Task item => Search the listing for "export" and copy every line where it appears.

Data supplied =>
+ + + + +

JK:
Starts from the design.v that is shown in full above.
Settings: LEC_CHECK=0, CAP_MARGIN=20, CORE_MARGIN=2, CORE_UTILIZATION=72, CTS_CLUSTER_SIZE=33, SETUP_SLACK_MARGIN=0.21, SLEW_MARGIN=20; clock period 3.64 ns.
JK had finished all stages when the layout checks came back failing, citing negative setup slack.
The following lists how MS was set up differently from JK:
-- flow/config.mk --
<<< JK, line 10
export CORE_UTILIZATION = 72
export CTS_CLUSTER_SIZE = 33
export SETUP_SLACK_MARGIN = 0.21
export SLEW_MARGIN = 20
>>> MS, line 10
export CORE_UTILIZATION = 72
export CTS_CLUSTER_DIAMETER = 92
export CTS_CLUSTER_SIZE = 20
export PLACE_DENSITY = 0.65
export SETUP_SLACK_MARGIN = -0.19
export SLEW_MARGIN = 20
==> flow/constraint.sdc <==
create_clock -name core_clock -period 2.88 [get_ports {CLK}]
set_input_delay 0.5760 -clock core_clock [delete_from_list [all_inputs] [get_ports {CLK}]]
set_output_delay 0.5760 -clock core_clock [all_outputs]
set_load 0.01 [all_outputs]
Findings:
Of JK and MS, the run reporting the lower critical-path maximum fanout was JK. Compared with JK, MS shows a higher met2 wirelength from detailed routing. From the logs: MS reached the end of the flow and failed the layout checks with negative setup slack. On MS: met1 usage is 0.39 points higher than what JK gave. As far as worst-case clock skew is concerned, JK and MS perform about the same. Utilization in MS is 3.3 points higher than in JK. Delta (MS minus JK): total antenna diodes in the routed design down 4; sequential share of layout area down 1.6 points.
==> inputs of trial 47 <==
// apollo_top
module apollo_top(
	input clk,
   input rst_n,
	input rs232_rx,	 
	output rs232_tx,	 
	input[7:0] in_ad_data,
	output out_ad_clk,
	output Sftclk,
	output Lchclk,
	output SDout,
	output test1,
	output test2
    );
clock: 5.04 ns
lec_check: 0
abc_area: 1
cap_margin: 5
cell_pad_in_sites_detail_placement: 2
core_aspect_ratio: 1.55
core_margin: 2
core_utilization: 43
cts_cluster_diameter: 121
gpl_routability_driven: 0
hold_slack_margin: 0.08
place_density_lb_addon: 0.18
slew_margin: 0
run.sh (not shown) runs the stock make flow with config.mk's settings and CLKGATE_MAP_FILE=.
==> build 32 (differences from trial 47) <==
ABC_AREA = unset   (was 1)
CAP_MARGIN = 20   (was 5)
CELL_PAD_IN_SITES_DETAIL_PLACEMENT = unset   (was 2)
CORE_ASPECT_RATIO = unset   (was 1.55)
CORE_UTILIZATION = 72   (was 43)
CTS_CLUSTER_DIAMETER = unset   (was 121)
CTS_CLUSTER_SIZE = 32   (was unset)
GPL_ROUTABILITY_DRIVEN = unset   (was 0)
HOLD_SLACK_MARGIN = -0.09   (was 0.08)
PLACE_DENSITY_LB_ADDON = unset   (was 0.18)
SLEW_MARGIN = 20   (was 0)
==> flow/constraint.sdc (replaced) <==
create_clock -name core_clock -period 17.0 [get_ports {clk}]
set_input_delay 3.4000 -clock core_clock [delete_from_list [all_inputs] [get_ports {clk}]]
set_output_delay 3.4000 -clock core_clock [all_outputs]
set_load 0.01 [all_outputs]
==> trial 73 (differences from trial 47) <==
ABC_AREA = unset   (was 1)
CAP_MARGIN = 20   (was 5)
CELL_PAD_IN_SITES_DETAIL_PLACEMENT = unset   (was 2)
CORE_ASPECT_RATIO = unset   (was 1.55)
CORE_UTILIZATION = 70   (was 43)
CTS_CLUSTER_DIAMETER = unset   (was 121)
GPL_ROUTABILITY_DRIVEN = unset   (was 0)
HOLD_SLACK_MARGIN = unset   (was 0.08)
PLACE_DENSITY_LB_ADDON = 0.0   (was 0.18)
SETUP_SLACK_MARGIN = 1.28   (was unset)
SLEW_MARGIN = 20   (was 0)
==> flow/constraint.sdc (replaced) <==
create_clock -name core_clock -period 4.38 [get_ports {clk}]
set_input_delay 0.8760 -clock core_clock [delete_from_list [all_inputs] [get_ports {clk}]]
set_output_delay 0.8760 -clock core_clock [all_outputs]
set_load 0.01 [all_outputs]
==> build 93 (differences from trial 47) <==
ABC_AREA = unset   (was 1)
CAP_MARGIN = 20   (was 5)
CELL_PAD_IN_SITES_DETAIL_PLACEMENT = unset   (was 2)
CORE_ASPECT_RATIO = unset   (was 1.55)
CORE_UTILIZATION = 68   (was 43)
CTS_CLUSTER_DIAMETER = unset   (was 121)
GPL_ROUTABILITY_DRIVEN = unset   (was 0)
HOLD_SLACK_MARGIN = unset   (was 0.08)
PLACE_DENSITY_LB_ADDON = unset   (was 0.18)
SLEW_MARGIN = 20   (was 0)
==> flow/constraint.sdc (replaced) <==
create_clock -name core_clock -period 7.86 [get_ports {clk}]
set_input_delay 1.5720 -clock core_clock [delete_from_list [all_inputs] [get_ports {clk}]]
set_output_delay 1.5720 -clock core_clock [all_outputs]
set_load 0.01 [all_outputs]
==> results <==
metric                                                                              trial 47                                     build 32                                     trial 73                                     build 93
Status                                                              timing/DRC/antenna clean                     timing/DRC/antenna clean                     timing/DRC/antenna clean                     timing/DRC/antenna clean
Final HPWL DP                                                                      130000 um                                     56500 um                                     59000 um                                     55400 um
Beginning of the worst register-to-register path    receiver.get_rssi.d_buf[248]$_DFFE_PN0P_  receiver.get_rssi.rssi_buf[504]$_DFFE_PN0P_  receiver.get_rssi.rssi_buf[505]$_DFFE_PN0P_  receiver.get_rssi.rssi_buf[504]$_DFFE_PN0P_
First-iteration detailed-routing DRC count                                              4509                                         2194                                         2003                                         2192
Min-Delay Path Depth                                                                       -                                            0                                            -                                            0
Total chip power                                                                    0.0233 W                                    0.00635 W                                     0.0246 W                                     0.0137 W
Complex Gates by Area                                                                  6.44%                                        5.78%                                        5.78%                                        5.78%
Worst slew margin relative to its limit                                                5.62%                                        28.6%                                        26.3%                                        29.5%
Leak pwr                                                                             33.7 nW                                      31.0 nW                                      31.3 nW                                      31.1 nW
Critical path's largest stage delay                                                  0.57 ns                                      0.64 ns                                      0.43 ns                                      0.64 ns
Detail Route met3 WL                                                                14200 um                                      3090 um                                      2930 um                                      2980 um
Hold path start                                                                            -               uart.uart_tx.rx_int0$_DFF_PN0_                                            -               uart.uart_tx.rx_int0$_DFF_PN0_
Area growth syn-to-layout                                                              11.5%                                        10.0%                                        11.4%                                        10.2%
Placeable core region                                                             0.135 mm^2                                  0.0787 mm^2                                  0.0805 mm^2                                  0.0833 mm^2
Internal power consumption                                                          0.0175 W                                    0.00507 W                                     0.0197 W                                     0.0110 W
Sequential share of power                                                              47.9%                                        51.8%                                        51.8%                                        51.7%
Minimum setup slack after placement                                                  1.92 ns                                      9.58 ns                                      1.03 ns                                      3.59 ns
Total via count in the routed design                                                   52557                                        32434                                        32639                                        32092
Tap cell count                                                                          1785                                         1050                                         1060                                         1080
MI comb area                                                                     0.0209 mm^2                                  0.0216 mm^2                                  0.0219 mm^2                                  0.0216 mm^2
Total CTS buffers                                                                        138                                          139                                          137                                          139
Cell total in the yosys stat output                                                     6825                                         4423                                         4423                                         4423
Logic depth of the worst register-to-register path                                        16                                           12                                           13                                           12
Slew @ Worst Pin                                                                     1.40 ns                                      1.07 ns                                      1.11 ns                                      1.06 ns
Power and IR drop assume default switching activity.
==> flow/design.v (excerpt) <==
module WorkingFinal(input clk, input reset, input wire[15:0] mem_rdata, output wire[15:0] mem_addr, output wire[15:0] mem_wdata, output wire mem_we, output wire halt);
	wire[15:0] MemOut, IRout, AluOutLo, AluOutHi, ALUInA, ALUInB, ALUInC, PCin, PCout, MemAddr, OutBusB, DMRout, RegWD1;
	wire ccpcwrite, ccirwrite, ccA, ccB, ccw1;
	wire[2:0] ccC, RFinB, curstate;
	wire[3:0] opcodereg, ccaluop;
	wire[15:0] LOout,Bout, RegWD2,OutBusA,OutBusC,Aout,Cout,PCSrcIn1,AluSrcCIn1,AluSrcCIn2,AluSrcCIn3,AluSrcCIn4;
	wire wNZ, wire1, PCwrite1,ccw2,ccpcwritecond,cciord,ccmemread,ccmemwrite,ccpcinit;
	wire[1:0] ccpcsource,ccmemtoreg;
	ctrlckt  cc (clk,reset,IRout[15:12],ccw1,ccw2,ccpcwritecond,ccpcwrite,cciord,ccmemread,ccmemwrite,ccmemtoreg,ccirwrite,ccA,ccB,ccC,ccpcsource,ccaluop,ccpcinit,opcodereg,curstate);
	and(wire1,ccpcwritecond,wNZ);
	or(PCwrite1,wire1,ccpcwrite);
	Register PC (PCin,16'd0,PCout,PCwrite1,ccpcinit,clk);
	Mux2to1 IorD (cciord,PCout,LOout,MemAddr);
	assign mem_addr = MemAddr;
	assign mem_wdata = Bout;
	assign mem_we = ccmemwrite;
	assign MemOut = mem_rdata;
	assign halt = (curstate == 3'b010) && (IRout[15:13] == 3'b111);
	IRlt ir1(clk,MemOut,ccirwrite,IRout);
	Register DMR(MemOut,16'd0,DMRout,1'b1,1'b0,clk);
	Mux4to1 MemToReg(ccmemtoreg,DMRout,LOout,PCout,16'd1,RegWD1);
	Mux4to1_3bit m4to13bit (IRout[5:3],IRout[11:9],IRout[15:14],RFinB);
  ...
Size: ~3300 cells after synthesis, about 23000 um^2 of cells after synthesis.
make LEC_CHECK=0 ABC_AREA=1 CAP_MARGIN=20 CORE_ASPECT_RATIO=1.47 CORE_MARGIN=2 CORE_UTILIZATION=72 CTS_CLUSTER_DIAMETER=385 CTS_CLUSTER_SIZE=98 PLACE_DENSITY=0.35 SETUP_SLACK_MARGIN=2.85 SLEW_MARGIN=20 TNS_END_PERCENT=5 finish   # period 15.3 ns
run.sh (not shown) runs the stock make flow with config.mk's settings and CLKGATE_MAP_FILE=.
The baseline stopped in global routing on GRT-0116.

+ + + + +

Response =>
export CORE_UTILIZATION = 72
export CTS_CLUSTER_SIZE = 33
export SETUP_SLACK_MARGIN = 0.21
export SLEW_MARGIN = 20
export CORE_UTILIZATION = 72
export CTS_CLUSTER_DIAMETER = 92
export CTS_CLUSTER_SIZE = 20
export PLACE_DENSITY = 0.65
export SETUP_SLACK_MARGIN = -0.19
export SLEW_MARGIN = 20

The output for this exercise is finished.